Supplied material:
<<<<

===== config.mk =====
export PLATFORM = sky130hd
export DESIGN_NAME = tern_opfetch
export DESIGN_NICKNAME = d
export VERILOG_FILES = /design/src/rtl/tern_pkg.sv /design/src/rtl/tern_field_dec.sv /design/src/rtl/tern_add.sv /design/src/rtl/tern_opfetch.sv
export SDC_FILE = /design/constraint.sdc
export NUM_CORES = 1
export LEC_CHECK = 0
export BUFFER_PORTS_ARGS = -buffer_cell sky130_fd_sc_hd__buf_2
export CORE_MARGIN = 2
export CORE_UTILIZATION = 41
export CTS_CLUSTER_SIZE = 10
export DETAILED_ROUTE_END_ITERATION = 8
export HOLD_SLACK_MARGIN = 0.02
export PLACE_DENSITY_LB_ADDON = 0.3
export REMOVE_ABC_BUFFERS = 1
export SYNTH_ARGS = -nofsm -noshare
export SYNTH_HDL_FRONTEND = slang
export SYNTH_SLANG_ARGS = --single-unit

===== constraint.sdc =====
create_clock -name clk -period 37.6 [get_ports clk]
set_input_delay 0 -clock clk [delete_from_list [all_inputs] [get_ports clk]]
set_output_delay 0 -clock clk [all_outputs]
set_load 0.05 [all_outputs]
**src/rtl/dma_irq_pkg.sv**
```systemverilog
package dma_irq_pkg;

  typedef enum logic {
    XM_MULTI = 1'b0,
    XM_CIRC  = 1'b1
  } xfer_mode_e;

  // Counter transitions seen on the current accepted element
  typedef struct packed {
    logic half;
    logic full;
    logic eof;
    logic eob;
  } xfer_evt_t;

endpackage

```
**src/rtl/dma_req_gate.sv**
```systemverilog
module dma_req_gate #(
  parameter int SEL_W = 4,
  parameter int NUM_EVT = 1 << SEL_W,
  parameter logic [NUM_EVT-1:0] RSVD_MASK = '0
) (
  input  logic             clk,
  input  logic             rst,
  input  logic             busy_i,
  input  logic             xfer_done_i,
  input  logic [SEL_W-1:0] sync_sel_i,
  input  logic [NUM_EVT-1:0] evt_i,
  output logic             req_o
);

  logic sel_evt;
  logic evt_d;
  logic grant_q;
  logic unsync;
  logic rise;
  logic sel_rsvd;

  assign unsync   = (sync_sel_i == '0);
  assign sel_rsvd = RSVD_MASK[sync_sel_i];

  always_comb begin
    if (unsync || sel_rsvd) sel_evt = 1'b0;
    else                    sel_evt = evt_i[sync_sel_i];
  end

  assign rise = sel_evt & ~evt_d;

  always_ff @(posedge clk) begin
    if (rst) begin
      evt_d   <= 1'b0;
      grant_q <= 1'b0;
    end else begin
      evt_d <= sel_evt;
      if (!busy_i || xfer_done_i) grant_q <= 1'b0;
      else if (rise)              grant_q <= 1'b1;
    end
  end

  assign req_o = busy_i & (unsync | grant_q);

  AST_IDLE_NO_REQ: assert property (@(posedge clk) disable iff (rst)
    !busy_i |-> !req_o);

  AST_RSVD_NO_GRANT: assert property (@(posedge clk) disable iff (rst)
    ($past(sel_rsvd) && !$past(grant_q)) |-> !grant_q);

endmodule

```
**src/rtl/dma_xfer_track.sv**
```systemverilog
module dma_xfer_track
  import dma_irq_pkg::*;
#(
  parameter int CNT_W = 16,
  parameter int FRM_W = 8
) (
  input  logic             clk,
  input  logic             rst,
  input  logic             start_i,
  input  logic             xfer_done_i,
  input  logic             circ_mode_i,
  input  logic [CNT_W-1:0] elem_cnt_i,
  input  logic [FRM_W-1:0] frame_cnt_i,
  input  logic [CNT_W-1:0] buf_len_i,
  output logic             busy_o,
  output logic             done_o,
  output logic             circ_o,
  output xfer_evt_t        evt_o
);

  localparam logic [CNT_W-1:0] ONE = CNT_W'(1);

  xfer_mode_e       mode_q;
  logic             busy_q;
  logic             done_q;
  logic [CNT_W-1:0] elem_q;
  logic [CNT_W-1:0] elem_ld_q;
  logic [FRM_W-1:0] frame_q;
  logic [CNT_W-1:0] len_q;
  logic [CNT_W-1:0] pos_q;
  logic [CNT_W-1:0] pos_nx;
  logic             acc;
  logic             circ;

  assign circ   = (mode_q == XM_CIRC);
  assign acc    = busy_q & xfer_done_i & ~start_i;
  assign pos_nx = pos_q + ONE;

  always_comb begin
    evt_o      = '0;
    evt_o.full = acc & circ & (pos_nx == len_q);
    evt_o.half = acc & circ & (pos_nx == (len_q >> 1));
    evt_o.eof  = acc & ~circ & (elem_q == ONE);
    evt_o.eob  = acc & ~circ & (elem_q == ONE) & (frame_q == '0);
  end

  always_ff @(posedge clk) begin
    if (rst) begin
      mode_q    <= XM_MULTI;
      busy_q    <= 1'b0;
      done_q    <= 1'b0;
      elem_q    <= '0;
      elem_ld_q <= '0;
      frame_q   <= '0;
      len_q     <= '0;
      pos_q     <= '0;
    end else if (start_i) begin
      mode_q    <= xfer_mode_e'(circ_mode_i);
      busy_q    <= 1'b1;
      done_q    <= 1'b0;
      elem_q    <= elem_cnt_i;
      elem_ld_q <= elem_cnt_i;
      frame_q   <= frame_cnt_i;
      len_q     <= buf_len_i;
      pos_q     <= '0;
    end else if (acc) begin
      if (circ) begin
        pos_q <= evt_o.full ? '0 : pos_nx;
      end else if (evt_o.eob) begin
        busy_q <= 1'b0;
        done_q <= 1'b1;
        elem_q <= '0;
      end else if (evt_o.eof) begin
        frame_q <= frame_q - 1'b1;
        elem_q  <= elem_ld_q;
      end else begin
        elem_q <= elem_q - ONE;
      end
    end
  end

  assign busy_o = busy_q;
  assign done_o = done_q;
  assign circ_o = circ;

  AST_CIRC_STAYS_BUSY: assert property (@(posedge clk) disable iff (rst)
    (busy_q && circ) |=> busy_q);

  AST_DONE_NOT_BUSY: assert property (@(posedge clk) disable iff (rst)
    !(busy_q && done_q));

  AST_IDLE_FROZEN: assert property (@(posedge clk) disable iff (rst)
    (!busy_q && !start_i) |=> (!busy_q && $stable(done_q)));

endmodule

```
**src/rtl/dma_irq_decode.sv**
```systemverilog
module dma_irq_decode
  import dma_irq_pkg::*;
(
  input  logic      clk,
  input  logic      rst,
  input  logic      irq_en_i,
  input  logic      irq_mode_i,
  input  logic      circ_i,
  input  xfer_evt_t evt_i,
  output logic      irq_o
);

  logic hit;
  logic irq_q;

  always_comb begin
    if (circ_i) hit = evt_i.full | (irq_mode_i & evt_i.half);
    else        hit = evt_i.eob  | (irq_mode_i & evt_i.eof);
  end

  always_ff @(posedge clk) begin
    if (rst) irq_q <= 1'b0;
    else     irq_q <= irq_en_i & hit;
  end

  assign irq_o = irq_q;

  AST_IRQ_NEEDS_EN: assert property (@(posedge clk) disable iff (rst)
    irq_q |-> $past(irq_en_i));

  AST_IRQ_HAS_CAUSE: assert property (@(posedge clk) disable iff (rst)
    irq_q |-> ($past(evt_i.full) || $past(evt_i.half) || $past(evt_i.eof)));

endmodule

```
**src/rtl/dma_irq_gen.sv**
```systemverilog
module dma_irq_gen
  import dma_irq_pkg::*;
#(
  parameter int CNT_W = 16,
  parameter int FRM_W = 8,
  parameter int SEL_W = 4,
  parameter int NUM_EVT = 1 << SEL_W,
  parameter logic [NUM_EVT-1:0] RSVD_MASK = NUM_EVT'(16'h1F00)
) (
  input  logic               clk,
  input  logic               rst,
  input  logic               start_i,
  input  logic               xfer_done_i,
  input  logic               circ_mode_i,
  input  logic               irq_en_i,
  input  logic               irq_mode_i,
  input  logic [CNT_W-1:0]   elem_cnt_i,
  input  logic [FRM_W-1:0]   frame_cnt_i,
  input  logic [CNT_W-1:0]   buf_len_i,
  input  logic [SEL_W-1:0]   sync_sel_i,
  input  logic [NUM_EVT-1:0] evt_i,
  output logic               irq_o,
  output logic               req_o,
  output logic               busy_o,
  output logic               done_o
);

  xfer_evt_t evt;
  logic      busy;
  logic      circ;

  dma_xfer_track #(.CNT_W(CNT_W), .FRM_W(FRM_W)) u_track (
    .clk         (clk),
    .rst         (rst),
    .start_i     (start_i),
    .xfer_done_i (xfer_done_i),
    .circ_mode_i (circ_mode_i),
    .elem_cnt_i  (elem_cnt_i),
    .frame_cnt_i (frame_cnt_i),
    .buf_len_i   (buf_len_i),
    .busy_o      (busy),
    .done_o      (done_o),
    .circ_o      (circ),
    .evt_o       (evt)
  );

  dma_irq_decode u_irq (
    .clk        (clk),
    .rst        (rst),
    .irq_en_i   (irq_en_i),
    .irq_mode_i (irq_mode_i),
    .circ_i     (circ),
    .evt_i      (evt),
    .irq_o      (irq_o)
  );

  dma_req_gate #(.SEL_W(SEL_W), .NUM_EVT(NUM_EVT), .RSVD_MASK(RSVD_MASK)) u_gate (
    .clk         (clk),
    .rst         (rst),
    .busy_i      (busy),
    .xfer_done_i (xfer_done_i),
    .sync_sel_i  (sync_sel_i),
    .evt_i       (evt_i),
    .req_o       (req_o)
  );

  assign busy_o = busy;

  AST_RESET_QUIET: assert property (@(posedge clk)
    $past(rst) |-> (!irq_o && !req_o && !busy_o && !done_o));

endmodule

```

>>>>
<<<<

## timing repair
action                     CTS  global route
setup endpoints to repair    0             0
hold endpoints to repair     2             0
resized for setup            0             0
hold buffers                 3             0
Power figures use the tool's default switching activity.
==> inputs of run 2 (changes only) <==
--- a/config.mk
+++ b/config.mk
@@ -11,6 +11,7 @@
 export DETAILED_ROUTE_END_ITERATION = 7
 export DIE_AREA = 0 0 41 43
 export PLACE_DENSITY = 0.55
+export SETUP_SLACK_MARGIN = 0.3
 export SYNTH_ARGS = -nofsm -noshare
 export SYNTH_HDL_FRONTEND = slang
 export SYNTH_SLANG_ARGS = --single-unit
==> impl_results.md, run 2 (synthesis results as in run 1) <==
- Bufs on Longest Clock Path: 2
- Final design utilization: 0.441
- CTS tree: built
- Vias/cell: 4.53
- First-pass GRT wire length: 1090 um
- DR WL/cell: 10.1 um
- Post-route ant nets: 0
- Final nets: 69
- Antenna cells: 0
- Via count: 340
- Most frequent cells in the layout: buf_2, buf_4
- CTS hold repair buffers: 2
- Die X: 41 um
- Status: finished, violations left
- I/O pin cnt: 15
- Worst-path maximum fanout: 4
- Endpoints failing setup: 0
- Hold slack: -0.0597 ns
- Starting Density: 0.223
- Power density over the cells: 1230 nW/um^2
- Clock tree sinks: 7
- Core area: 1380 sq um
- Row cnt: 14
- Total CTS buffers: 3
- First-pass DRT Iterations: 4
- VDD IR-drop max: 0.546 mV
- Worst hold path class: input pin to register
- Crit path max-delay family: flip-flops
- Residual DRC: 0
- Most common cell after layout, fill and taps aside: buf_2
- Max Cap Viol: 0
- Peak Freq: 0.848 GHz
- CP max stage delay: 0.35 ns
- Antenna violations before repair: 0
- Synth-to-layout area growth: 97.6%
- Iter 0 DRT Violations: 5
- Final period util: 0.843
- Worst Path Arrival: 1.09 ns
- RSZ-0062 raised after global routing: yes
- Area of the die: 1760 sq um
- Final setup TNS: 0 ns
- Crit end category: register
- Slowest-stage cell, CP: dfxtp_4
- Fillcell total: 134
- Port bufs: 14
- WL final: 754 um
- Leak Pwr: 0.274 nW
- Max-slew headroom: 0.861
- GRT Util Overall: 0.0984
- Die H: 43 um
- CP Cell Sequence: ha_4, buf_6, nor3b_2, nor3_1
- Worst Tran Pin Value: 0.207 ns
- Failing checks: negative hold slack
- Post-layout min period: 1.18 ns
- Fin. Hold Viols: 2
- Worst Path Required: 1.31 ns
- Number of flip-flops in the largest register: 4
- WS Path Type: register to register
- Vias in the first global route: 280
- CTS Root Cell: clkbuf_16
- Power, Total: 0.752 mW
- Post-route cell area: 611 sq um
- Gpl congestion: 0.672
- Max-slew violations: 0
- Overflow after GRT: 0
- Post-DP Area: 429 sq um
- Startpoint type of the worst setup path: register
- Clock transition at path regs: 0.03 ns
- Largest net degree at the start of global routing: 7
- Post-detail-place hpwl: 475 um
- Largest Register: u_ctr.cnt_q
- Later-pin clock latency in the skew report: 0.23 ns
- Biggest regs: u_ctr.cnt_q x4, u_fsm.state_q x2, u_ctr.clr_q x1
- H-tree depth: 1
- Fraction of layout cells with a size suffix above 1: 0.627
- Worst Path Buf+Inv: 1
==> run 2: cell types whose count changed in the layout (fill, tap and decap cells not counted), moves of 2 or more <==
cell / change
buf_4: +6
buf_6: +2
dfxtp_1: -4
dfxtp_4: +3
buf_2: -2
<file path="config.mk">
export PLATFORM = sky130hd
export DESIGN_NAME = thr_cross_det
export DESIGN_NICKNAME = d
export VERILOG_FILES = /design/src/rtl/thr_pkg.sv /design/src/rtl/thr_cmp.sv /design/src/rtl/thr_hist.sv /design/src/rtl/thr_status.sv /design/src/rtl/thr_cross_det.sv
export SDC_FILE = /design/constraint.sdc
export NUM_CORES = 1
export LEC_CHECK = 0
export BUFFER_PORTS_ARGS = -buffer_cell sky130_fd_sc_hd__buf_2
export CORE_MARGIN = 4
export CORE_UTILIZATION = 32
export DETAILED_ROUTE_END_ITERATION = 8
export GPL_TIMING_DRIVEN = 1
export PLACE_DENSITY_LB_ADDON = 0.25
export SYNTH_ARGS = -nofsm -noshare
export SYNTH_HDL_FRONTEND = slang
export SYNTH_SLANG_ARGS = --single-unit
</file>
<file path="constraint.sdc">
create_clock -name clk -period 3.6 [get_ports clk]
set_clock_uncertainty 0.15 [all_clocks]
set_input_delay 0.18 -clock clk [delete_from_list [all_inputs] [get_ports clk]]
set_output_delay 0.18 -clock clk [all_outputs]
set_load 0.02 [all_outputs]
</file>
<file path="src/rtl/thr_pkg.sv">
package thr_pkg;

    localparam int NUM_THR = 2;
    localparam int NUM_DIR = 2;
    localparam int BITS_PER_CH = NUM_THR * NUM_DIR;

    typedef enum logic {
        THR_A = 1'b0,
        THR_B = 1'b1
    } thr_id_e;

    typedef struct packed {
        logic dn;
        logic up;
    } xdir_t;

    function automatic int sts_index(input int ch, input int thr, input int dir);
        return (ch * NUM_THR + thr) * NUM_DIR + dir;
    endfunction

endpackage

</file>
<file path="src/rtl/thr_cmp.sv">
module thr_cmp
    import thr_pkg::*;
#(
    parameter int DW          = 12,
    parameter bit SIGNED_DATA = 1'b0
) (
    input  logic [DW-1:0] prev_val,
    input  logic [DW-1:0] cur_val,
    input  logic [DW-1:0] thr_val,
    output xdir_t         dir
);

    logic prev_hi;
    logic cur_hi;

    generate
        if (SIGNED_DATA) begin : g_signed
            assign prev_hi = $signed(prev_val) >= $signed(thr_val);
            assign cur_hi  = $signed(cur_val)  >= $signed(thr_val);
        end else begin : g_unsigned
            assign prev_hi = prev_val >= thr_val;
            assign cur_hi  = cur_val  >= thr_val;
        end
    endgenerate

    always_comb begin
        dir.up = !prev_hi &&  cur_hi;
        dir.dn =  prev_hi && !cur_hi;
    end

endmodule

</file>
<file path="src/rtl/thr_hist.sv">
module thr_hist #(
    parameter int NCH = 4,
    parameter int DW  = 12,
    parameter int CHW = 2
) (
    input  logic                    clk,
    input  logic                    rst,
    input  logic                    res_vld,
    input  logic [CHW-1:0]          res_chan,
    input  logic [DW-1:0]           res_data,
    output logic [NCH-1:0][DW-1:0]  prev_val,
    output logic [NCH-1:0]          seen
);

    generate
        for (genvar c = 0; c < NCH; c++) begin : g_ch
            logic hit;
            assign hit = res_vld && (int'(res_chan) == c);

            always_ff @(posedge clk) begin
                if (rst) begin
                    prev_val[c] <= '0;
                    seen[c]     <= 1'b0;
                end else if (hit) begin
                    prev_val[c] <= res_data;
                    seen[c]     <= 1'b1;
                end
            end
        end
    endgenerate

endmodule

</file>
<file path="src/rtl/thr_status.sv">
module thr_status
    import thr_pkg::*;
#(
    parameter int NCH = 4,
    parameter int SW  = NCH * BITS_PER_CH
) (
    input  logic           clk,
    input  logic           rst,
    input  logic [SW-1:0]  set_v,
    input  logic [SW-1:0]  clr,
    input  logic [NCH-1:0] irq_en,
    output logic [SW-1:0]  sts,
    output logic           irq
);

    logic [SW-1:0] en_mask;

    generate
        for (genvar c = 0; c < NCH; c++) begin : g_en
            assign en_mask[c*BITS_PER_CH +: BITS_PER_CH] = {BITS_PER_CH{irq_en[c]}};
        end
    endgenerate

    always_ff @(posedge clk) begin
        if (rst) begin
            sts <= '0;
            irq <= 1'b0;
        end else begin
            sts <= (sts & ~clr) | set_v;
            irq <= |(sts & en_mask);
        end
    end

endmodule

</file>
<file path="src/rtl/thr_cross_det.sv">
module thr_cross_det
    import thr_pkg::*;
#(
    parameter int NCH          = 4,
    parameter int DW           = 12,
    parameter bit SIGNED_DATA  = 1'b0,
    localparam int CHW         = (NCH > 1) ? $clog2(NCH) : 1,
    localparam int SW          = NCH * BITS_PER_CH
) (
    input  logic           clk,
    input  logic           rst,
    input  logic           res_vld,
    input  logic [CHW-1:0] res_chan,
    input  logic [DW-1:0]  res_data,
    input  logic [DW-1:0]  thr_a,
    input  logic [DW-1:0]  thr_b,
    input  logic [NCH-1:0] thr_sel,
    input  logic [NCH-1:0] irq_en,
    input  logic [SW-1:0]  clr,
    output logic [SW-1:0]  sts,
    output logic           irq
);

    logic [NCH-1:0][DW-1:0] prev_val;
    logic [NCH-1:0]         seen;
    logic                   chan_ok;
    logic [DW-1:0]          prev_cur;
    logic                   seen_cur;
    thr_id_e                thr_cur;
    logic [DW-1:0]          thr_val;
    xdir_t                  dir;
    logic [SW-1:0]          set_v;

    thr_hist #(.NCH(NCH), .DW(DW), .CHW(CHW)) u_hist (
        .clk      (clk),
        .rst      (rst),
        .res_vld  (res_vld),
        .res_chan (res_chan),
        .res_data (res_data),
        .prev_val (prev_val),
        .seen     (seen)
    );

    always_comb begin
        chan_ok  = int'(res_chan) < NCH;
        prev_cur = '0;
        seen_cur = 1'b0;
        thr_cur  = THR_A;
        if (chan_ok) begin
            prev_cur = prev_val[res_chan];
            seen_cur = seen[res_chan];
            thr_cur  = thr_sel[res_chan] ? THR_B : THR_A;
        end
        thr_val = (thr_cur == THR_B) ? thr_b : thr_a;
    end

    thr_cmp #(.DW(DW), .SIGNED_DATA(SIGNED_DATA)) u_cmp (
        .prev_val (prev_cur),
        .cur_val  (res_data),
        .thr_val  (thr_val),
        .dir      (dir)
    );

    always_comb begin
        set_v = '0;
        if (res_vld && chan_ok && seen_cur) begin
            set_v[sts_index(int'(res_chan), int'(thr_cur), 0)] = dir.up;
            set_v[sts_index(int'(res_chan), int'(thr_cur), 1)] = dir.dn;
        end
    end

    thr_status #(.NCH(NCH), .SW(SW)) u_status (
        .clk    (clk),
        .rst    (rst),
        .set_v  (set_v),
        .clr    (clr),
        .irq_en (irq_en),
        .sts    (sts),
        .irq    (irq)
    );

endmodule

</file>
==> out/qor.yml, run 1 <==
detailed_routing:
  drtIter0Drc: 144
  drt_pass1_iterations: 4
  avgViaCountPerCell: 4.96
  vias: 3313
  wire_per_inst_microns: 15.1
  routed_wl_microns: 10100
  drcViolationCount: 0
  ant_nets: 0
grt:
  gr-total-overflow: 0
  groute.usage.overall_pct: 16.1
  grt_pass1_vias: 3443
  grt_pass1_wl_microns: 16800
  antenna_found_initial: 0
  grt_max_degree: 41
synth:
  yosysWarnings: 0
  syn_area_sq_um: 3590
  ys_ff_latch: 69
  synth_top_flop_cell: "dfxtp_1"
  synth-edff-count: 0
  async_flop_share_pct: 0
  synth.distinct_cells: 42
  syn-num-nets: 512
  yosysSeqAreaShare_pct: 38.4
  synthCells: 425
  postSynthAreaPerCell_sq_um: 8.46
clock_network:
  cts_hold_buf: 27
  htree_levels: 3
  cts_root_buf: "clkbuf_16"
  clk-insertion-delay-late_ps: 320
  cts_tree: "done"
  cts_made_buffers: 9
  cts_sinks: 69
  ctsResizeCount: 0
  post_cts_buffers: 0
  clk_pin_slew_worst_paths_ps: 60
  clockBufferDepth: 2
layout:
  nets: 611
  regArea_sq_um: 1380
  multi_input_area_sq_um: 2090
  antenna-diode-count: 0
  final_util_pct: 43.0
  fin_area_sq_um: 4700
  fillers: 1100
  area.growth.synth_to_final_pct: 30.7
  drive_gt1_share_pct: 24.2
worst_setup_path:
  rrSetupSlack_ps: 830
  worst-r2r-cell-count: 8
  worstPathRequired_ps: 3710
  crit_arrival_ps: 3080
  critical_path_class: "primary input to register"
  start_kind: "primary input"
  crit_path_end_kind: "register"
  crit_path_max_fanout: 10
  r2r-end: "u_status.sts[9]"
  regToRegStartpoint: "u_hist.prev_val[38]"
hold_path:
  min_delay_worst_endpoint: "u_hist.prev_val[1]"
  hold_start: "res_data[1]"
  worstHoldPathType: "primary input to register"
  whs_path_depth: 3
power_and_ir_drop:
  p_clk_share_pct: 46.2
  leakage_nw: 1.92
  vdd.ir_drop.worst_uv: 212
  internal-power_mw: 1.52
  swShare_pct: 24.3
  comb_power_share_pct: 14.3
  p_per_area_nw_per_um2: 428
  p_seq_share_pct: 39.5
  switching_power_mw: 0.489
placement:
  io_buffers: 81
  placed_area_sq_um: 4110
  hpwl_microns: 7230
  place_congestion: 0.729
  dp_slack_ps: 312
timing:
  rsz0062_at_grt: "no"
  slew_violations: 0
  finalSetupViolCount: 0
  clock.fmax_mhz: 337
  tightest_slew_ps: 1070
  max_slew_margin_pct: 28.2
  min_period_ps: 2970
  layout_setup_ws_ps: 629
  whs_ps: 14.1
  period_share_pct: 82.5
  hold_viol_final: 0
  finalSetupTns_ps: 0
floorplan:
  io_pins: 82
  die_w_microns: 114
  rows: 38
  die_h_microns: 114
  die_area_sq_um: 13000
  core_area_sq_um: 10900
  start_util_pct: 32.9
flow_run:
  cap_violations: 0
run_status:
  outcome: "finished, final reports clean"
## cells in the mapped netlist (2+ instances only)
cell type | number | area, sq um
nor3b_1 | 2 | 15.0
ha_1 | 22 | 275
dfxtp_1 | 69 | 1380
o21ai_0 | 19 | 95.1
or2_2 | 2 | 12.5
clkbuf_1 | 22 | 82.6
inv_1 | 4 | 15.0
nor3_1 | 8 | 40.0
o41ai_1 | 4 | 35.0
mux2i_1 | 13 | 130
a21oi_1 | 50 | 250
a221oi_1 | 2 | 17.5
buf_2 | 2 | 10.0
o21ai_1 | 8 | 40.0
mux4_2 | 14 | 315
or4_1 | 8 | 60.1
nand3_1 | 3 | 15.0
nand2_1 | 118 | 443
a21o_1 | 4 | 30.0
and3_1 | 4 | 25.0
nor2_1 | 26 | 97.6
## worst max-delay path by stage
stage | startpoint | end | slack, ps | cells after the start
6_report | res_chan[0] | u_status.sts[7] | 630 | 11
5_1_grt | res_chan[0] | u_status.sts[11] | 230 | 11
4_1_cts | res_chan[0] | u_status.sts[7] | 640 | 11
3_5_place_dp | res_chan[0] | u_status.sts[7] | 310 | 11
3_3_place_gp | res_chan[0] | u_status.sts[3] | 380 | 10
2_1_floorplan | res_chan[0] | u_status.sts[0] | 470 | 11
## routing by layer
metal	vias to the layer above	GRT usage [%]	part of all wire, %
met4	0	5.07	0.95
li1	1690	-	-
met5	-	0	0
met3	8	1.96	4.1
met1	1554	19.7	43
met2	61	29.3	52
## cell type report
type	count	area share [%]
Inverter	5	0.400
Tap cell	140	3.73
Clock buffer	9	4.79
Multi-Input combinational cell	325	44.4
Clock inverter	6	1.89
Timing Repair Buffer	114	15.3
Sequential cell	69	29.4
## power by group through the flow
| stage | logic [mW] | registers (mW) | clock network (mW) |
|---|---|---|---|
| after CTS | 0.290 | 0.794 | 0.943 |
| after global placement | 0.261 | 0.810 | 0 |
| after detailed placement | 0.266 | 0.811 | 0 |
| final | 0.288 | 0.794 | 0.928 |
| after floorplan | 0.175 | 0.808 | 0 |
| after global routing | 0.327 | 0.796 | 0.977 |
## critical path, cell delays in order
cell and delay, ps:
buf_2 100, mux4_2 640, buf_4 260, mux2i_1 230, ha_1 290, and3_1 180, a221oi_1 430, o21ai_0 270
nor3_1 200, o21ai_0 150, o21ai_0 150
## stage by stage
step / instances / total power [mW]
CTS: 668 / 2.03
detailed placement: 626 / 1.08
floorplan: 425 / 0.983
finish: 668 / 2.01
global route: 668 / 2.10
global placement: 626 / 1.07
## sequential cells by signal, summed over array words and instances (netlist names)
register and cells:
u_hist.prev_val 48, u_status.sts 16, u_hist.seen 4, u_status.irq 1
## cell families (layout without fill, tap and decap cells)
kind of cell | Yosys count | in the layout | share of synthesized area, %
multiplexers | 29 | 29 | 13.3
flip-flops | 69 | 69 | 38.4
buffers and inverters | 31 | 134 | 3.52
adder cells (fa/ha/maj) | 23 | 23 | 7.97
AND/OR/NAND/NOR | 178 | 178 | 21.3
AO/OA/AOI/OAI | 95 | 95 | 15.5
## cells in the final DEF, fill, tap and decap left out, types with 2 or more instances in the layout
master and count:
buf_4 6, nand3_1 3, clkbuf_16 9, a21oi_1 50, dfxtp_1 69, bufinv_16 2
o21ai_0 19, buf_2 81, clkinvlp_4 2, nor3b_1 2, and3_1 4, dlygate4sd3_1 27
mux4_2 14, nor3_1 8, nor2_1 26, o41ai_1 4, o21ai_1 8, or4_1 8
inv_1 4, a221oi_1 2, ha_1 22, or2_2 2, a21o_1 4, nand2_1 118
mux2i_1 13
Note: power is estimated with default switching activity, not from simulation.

>>>>

The task: Your task is to retype the entries verbatim, starting with the line that holds "- Number of" and stopping after the line that holds "dfxtp_4: +3".

Output for this task:
- Number of flip-flops in the largest register: 4
- WS Path Type: register to register
- Vias in the first global route: 280
- CTS Root Cell: clkbuf_16
- Power, Total: 0.752 mW
- Post-route cell area: 611 sq um
- Gpl congestion: 0.672
- Max-slew violations: 0
- Overflow after GRT: 0
- Post-DP Area: 429 sq um
- Startpoint type of the worst setup path: register
- Clock transition at path regs: 0.03 ns
- Largest net degree at the start of global routing: 7
- Post-detail-place hpwl: 475 um
- Largest Register: u_ctr.cnt_q
- Later-pin clock latency in the skew report: 0.23 ns
- Biggest regs: u_ctr.cnt_q x4, u_fsm.state_q x2, u_ctr.clr_q x1
- H-tree depth: 1
- Fraction of layout cells with a size suffix above 1: 0.627
- Worst Path Buf+Inv: 1
==> run 2: cell types whose count changed in the layout (fill, tap and decap cells not counted), moves of 2 or more <==
cell / change
buf_4: +6
buf_6: +2
dfxtp_1: -4
dfxtp_4: +3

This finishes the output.